Sentinel-2 remote sensing image dataset was used to extract large and medium-sized roads in [25]. A split depth-wise separable graph convolutional network was proposed for vegetation cover and road extraction [26]. A cascaded attention-enhanced architecture was proposed to extract boundary-refined roads from remote sensing images and obtained state-of-the-art results on the high-resolution Massachusetts dataset [27]. The performance of deep learning models highly depends on the quantity and quality of the dataset. However, the datasets used in the previous studies were mostly at local or regional scales. Even though transfer learning and weakly supervised learning techniques can be used to alleviate this requirement [28], accurate extraction of large-scale road data remains challenging [29].

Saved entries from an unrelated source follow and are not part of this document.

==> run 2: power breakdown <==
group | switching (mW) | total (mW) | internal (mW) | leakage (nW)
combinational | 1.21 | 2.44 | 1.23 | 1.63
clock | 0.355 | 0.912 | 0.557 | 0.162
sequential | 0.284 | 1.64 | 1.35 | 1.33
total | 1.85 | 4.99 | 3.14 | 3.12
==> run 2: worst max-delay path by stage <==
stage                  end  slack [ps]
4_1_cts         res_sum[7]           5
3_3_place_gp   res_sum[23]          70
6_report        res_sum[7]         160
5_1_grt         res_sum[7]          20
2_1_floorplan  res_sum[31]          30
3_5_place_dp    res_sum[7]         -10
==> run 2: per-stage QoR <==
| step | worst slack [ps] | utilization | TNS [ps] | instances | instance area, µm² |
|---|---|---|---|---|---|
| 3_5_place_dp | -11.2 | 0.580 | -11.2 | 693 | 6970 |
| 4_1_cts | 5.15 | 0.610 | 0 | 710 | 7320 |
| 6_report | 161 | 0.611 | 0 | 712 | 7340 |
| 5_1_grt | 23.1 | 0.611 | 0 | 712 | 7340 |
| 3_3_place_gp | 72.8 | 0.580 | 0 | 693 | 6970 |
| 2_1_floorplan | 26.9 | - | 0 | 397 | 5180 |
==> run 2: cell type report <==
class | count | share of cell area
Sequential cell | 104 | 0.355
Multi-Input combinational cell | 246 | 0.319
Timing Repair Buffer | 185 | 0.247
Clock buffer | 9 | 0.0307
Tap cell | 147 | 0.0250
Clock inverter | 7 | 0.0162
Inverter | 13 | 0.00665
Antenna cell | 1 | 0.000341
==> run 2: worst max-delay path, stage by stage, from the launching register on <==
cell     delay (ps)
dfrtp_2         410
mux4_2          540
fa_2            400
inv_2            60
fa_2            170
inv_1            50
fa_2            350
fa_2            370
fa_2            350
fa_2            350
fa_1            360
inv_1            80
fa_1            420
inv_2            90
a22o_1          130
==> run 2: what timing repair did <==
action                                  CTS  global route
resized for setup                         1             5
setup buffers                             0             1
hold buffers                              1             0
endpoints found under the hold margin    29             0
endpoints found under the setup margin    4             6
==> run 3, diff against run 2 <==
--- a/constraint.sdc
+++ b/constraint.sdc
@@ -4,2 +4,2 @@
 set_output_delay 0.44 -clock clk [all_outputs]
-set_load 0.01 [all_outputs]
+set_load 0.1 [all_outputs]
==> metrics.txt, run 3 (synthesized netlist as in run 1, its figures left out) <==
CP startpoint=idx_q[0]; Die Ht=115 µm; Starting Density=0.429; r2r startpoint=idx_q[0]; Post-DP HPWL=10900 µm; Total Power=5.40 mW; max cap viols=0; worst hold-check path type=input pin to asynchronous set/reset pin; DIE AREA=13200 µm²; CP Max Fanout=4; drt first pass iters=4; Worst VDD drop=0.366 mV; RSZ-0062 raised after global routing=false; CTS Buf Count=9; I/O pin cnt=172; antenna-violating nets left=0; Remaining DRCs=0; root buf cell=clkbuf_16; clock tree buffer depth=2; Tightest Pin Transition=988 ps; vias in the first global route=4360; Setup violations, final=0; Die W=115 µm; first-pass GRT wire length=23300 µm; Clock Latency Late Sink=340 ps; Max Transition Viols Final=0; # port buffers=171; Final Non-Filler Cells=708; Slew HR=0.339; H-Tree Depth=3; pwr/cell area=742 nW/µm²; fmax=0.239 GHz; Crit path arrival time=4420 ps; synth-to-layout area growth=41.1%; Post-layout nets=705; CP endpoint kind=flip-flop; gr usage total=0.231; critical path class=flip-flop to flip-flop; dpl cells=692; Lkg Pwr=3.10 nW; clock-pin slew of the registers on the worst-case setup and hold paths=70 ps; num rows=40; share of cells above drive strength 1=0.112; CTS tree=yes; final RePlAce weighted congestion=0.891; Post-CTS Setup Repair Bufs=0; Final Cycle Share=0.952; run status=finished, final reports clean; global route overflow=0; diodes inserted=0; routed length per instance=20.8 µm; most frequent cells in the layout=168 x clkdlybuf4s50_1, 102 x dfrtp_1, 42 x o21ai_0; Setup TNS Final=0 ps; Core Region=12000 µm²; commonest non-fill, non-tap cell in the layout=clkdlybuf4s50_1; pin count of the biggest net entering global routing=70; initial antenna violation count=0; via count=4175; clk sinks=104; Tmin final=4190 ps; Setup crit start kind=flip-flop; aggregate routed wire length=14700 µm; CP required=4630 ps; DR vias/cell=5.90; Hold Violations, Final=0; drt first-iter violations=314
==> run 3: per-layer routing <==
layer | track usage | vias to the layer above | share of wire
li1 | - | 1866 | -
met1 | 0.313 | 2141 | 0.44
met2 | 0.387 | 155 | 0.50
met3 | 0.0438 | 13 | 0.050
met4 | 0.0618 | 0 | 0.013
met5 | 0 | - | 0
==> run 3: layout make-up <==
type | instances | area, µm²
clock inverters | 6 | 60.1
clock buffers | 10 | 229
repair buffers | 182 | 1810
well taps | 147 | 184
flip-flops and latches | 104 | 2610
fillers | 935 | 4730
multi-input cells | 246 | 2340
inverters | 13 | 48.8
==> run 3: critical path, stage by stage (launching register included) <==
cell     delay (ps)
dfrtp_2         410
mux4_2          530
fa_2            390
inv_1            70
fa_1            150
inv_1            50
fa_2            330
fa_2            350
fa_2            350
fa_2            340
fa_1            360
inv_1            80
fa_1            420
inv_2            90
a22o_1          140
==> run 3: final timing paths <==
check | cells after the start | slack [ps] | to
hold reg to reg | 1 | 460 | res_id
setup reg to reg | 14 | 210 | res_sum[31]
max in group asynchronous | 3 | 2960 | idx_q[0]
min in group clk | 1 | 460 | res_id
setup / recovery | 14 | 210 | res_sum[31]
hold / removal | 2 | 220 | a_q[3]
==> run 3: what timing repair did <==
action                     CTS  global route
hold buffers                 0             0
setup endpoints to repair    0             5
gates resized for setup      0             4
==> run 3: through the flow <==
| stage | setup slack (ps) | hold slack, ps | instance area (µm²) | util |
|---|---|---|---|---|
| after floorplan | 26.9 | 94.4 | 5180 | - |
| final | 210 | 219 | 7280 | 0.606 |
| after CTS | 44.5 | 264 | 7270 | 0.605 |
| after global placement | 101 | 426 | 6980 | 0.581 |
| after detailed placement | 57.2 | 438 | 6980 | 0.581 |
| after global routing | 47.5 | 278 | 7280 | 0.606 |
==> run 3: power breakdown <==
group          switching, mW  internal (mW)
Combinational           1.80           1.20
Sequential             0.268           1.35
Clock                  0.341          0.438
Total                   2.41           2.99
===== src/rtl/kf_pkg.sv =====
// Shared Kalman-filter datapath definitions: default widths, arbiter FSM
// encoding and the requester-index width helper.
package kf_pkg;

  localparam int KF_W    = 24;
  localparam int KF_FRAC = 14;

  typedef enum logic [1:0] {
    ST_IDLE  = 2'd0,
    ST_ISSUE = 2'd1,
    ST_WAIT  = 2'd2,
    ST_RESP  = 2'd3
  } inv_state_t;

  function automatic int idw(input int n);
    return (n > 1) ? $clog2(n) : 1;
  endfunction

endpackage


===== src/rtl/inv_rr_pick.sv =====
// Combinational round-robin picker: first set request bit scanning upward
// from ptr+1, wrapping modulo N.
module inv_rr_pick
  import kf_pkg::*;
#(
  parameter int N   = 4,
  parameter int IDW = idw(N)
) (
  input  logic [N-1:0]   req,
  input  logic [IDW-1:0] ptr,
  output logic           any,
  output logic [IDW-1:0] idx
);

  logic found;

  always_comb begin
    any   = |req;
    idx   = '0;
    found = 1'b0;
    for (int k = 1; k <= N; k++) begin
      logic [IDW-1:0] cand;
      cand = IDW'((int'(ptr) + k) % N);
      if (!found && req[cand]) begin
        found = 1'b1;
        idx   = cand;
      end
    end
  end

endmodule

The main challenges in large-scale road detection include the variety of road and background appearance, limited road network labels, and expensive parallel computing power. As demonstrated in [30,31], the type of land cover influences the road extraction performance of the DCNNs. According to the No Free Lunch Theorem (NFLT) in machine learning, adapting to all kinds of research regions is commonly difficult for a deep learning-based model. Therefore, it is theoretically reasonable to establish a classification model that is specifically applied to a particular problem. Inspired by this, this paper proposes a background-adaptive road extraction framework, where the DCNN is trained for the specific regions with certain land use types. In our previous work [31], the OpenStreetMap (OSM) was used to automatically generate reliable ground truth of networks, and Esri 2020 Land Cover Dataset was taken as the background land cover information. The recent development of cloud-based computing platforms provides a flexible and economical option for establishing deep learning projects. In this study, the Google Earth Engine (GEE) and the machine learning platform Google Colaboratory were used to implement the proposed model.

The key scientific questions to be solved in this study are: (1) whether it is beneficial to train the deep learning-based road extraction models adaptively; (2) how to cluster the sample images according to their land cover types to achieve the best adaptive training performance; (3) what is the relationship between the performance of the deep learning-based road extraction algorithm and land cover type over the study area.

In order to answer the above problems, the remainder of this paper is structured as follows: First, we introduce the study area and dataset used in the experiment. Secondly, we describe our methods and experimental design in detail. Then, we present the experimental results, evaluation, and discussions. Finally, a conclusion is drawn, in which the above key scientific questions are answered.

2. Study Area and Dataset

2.1. Study Area

The study area in this paper is selected within the “One Belt and One Road” initiative region, which covers countries in Asia and Eastern Europe. Accurately obtaining changes in road networks contributes to the cooperation and development of countries in this region, aiding integration into a cohesive economic zone via infrastructure, cultural exchanges, and trade.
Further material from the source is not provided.